WHAT YOU ARE ASKED TO DO:
The answer is every line of the records that holds the word "FlashOpUnlock", copied in full.

*** RECORDS TO PROCESS

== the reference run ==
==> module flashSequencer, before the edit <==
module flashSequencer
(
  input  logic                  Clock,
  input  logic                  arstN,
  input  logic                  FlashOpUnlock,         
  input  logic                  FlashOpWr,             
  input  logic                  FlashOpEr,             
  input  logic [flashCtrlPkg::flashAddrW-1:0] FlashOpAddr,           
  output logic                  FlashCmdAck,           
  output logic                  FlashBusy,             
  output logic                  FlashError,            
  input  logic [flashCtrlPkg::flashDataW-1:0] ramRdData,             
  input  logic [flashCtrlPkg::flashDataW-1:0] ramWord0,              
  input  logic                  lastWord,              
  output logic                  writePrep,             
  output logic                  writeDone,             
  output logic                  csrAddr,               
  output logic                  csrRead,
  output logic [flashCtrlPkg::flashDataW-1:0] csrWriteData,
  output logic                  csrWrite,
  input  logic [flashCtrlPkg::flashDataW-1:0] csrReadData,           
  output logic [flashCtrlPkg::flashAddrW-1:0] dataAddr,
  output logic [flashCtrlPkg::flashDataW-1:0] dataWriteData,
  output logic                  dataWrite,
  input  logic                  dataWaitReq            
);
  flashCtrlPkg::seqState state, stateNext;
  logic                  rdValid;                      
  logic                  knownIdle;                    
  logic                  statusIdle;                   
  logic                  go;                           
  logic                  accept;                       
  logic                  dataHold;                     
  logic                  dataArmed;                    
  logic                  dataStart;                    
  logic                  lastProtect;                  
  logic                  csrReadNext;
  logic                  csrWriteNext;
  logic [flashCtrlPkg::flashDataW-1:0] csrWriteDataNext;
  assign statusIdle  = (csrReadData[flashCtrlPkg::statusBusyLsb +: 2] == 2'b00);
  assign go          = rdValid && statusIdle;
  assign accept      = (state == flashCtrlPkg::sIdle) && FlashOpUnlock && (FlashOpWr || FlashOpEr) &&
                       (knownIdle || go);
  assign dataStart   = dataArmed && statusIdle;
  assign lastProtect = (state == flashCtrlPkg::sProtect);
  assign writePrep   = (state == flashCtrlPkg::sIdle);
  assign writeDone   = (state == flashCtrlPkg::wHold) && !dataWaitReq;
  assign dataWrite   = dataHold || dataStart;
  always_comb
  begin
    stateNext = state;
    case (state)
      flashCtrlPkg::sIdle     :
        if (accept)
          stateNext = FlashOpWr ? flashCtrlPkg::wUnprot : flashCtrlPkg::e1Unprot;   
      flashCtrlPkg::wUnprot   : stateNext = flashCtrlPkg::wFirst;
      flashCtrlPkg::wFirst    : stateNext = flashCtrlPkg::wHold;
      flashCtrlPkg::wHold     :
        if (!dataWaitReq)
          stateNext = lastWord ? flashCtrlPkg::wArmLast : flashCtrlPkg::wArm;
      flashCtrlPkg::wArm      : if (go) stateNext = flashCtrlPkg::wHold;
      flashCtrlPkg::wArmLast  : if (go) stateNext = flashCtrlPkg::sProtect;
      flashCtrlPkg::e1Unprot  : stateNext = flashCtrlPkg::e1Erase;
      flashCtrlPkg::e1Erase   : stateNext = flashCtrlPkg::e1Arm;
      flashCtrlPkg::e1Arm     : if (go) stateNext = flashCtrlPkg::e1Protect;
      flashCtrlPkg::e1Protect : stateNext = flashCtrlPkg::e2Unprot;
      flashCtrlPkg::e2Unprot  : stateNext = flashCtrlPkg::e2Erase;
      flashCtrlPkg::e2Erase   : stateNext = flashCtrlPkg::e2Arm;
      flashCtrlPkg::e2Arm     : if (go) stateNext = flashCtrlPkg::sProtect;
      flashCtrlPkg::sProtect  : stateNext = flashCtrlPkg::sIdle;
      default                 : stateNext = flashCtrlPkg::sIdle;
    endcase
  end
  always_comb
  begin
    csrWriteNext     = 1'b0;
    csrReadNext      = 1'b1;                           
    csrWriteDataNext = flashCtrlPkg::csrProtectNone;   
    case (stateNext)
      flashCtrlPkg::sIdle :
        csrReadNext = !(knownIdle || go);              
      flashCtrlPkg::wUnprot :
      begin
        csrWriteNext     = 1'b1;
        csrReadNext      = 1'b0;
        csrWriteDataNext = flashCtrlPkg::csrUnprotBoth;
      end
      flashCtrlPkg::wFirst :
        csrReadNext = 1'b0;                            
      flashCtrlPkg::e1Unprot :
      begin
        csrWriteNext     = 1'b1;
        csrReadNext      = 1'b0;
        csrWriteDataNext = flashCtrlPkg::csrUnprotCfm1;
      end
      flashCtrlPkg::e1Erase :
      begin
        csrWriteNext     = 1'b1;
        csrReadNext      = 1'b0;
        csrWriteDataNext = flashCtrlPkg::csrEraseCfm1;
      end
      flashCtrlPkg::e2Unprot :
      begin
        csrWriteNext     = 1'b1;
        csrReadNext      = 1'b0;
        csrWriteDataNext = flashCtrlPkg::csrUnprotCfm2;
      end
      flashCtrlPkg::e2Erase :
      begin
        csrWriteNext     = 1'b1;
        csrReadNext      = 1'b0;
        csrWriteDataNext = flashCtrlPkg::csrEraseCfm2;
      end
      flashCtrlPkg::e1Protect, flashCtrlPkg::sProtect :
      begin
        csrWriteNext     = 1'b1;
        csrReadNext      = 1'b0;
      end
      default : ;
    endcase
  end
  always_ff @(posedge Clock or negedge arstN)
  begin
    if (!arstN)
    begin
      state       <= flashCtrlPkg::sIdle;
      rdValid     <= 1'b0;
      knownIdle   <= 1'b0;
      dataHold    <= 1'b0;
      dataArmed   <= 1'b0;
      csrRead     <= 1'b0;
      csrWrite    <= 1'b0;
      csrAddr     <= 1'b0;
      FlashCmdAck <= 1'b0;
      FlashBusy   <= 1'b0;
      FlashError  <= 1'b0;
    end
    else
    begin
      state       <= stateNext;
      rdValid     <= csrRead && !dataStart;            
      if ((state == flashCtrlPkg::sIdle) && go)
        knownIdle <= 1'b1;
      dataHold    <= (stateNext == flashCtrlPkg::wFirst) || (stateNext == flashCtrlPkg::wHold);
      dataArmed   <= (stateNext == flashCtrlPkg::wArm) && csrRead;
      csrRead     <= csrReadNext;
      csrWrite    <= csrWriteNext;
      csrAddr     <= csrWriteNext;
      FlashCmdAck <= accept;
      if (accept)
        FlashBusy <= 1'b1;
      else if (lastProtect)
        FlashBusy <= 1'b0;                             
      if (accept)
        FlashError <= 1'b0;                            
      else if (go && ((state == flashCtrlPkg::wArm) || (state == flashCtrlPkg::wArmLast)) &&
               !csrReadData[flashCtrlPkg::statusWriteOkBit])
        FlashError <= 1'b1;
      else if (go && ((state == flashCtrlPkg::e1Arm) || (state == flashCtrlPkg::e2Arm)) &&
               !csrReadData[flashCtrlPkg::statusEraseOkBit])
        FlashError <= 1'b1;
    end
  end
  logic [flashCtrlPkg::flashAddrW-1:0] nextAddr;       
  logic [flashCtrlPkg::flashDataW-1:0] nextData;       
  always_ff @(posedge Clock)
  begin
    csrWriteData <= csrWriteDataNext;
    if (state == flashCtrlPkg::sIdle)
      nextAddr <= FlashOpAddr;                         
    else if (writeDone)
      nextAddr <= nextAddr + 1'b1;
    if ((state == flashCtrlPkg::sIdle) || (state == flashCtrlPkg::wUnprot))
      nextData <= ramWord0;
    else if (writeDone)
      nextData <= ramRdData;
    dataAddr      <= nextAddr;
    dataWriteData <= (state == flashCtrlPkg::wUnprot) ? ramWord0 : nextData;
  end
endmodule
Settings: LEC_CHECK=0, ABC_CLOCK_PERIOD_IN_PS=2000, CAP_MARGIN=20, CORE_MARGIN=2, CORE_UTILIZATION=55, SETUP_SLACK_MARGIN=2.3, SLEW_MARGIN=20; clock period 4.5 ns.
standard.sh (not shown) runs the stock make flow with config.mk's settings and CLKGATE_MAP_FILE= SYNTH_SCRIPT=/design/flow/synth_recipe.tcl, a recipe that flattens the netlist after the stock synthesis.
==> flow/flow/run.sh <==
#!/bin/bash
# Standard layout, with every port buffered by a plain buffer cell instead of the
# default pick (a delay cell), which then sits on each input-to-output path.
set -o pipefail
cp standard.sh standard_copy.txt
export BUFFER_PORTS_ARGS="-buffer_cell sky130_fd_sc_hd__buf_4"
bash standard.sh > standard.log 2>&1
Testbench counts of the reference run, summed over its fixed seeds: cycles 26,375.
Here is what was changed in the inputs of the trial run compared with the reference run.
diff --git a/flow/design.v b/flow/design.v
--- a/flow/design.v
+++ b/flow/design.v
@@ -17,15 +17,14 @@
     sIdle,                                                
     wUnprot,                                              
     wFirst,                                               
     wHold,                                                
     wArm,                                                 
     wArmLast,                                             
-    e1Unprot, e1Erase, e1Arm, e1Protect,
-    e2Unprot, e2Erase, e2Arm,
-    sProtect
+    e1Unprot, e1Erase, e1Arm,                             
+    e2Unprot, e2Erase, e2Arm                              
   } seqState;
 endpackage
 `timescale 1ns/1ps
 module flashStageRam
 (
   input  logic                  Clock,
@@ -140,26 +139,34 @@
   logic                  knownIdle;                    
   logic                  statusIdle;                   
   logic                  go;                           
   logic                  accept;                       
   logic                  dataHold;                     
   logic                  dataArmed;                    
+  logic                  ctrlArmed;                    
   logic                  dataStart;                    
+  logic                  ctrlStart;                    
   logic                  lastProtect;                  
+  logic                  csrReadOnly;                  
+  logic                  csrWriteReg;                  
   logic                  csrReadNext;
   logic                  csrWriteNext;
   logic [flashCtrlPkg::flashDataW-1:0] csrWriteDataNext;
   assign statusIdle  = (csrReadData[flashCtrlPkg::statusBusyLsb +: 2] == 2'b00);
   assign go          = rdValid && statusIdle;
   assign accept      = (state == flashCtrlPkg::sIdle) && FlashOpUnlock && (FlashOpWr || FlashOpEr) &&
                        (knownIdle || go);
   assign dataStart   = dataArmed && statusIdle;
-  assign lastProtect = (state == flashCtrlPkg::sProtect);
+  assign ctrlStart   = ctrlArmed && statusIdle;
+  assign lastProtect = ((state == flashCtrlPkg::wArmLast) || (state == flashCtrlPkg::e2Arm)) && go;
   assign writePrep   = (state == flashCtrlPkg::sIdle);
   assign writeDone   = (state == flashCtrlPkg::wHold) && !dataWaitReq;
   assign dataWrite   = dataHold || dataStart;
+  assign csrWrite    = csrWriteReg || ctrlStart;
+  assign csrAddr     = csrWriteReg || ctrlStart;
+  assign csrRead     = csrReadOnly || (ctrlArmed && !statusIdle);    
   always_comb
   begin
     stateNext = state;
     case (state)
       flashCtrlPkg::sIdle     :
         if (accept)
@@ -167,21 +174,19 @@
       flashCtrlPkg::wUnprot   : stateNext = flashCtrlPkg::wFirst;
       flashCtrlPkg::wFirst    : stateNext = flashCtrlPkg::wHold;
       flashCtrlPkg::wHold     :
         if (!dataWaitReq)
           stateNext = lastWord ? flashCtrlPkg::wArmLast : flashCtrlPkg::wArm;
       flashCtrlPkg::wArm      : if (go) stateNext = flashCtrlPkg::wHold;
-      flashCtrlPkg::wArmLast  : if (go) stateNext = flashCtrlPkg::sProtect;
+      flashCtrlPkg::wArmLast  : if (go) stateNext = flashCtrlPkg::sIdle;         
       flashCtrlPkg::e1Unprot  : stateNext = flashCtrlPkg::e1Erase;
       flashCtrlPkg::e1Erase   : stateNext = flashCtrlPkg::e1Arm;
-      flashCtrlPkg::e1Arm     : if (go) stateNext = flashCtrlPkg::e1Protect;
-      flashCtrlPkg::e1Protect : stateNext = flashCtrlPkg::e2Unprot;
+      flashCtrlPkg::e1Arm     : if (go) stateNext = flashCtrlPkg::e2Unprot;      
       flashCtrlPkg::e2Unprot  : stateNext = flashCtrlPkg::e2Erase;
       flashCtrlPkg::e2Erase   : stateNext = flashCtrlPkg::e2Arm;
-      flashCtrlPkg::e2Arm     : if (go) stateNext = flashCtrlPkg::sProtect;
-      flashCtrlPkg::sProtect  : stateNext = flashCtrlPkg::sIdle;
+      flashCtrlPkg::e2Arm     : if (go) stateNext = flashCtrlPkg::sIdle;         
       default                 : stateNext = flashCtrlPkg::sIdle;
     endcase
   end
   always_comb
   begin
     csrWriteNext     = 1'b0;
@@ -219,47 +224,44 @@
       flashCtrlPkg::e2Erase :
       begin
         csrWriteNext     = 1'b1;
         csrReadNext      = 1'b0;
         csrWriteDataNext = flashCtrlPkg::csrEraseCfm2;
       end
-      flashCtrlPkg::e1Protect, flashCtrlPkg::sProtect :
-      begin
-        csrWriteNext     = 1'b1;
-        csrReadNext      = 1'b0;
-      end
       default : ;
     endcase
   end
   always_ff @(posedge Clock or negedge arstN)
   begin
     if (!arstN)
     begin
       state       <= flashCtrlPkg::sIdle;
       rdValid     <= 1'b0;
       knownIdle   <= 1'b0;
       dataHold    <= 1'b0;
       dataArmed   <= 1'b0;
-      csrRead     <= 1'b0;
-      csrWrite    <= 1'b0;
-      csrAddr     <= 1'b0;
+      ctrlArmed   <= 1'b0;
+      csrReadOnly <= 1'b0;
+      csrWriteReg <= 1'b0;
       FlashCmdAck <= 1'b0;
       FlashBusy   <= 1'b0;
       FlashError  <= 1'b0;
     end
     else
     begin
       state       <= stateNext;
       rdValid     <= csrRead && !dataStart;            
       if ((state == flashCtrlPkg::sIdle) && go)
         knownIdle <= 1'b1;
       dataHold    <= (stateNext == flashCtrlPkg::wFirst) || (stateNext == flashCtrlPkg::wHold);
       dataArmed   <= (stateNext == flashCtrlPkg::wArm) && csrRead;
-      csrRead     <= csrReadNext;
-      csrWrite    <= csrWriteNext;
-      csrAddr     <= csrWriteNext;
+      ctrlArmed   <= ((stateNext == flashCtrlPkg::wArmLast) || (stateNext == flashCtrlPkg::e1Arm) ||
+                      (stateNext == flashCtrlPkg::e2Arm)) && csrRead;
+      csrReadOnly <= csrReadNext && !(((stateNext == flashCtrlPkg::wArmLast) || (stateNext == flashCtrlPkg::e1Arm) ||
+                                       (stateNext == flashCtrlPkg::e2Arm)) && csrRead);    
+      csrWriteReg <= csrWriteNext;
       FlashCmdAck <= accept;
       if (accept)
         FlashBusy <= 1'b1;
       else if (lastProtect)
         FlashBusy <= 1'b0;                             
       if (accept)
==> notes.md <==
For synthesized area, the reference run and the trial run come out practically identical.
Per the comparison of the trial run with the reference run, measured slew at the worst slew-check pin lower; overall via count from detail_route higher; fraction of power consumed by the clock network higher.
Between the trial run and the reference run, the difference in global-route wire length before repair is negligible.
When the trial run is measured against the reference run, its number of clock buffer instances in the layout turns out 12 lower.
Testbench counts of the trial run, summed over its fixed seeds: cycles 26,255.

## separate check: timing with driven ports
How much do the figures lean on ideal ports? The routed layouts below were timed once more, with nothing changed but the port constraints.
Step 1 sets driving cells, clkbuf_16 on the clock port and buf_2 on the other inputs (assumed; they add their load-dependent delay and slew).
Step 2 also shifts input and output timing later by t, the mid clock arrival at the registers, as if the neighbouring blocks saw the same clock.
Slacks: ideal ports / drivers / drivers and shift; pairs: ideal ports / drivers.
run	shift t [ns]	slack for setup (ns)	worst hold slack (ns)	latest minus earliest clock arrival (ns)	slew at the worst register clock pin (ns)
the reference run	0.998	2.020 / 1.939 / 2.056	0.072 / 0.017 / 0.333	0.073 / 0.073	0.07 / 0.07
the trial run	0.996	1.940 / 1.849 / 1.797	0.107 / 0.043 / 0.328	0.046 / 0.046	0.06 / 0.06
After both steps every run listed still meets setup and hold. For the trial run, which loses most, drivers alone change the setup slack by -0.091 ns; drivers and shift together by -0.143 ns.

******

ANSWER SPACE:
  input  logic                  FlashOpUnlock,         
  assign accept      = (state == flashCtrlPkg::sIdle) && FlashOpUnlock && (FlashOpWr || FlashOpEr) &&
   assign accept      = (state == flashCtrlPkg::sIdle) && FlashOpUnlock && (FlashOpWr || FlashOpEr) &&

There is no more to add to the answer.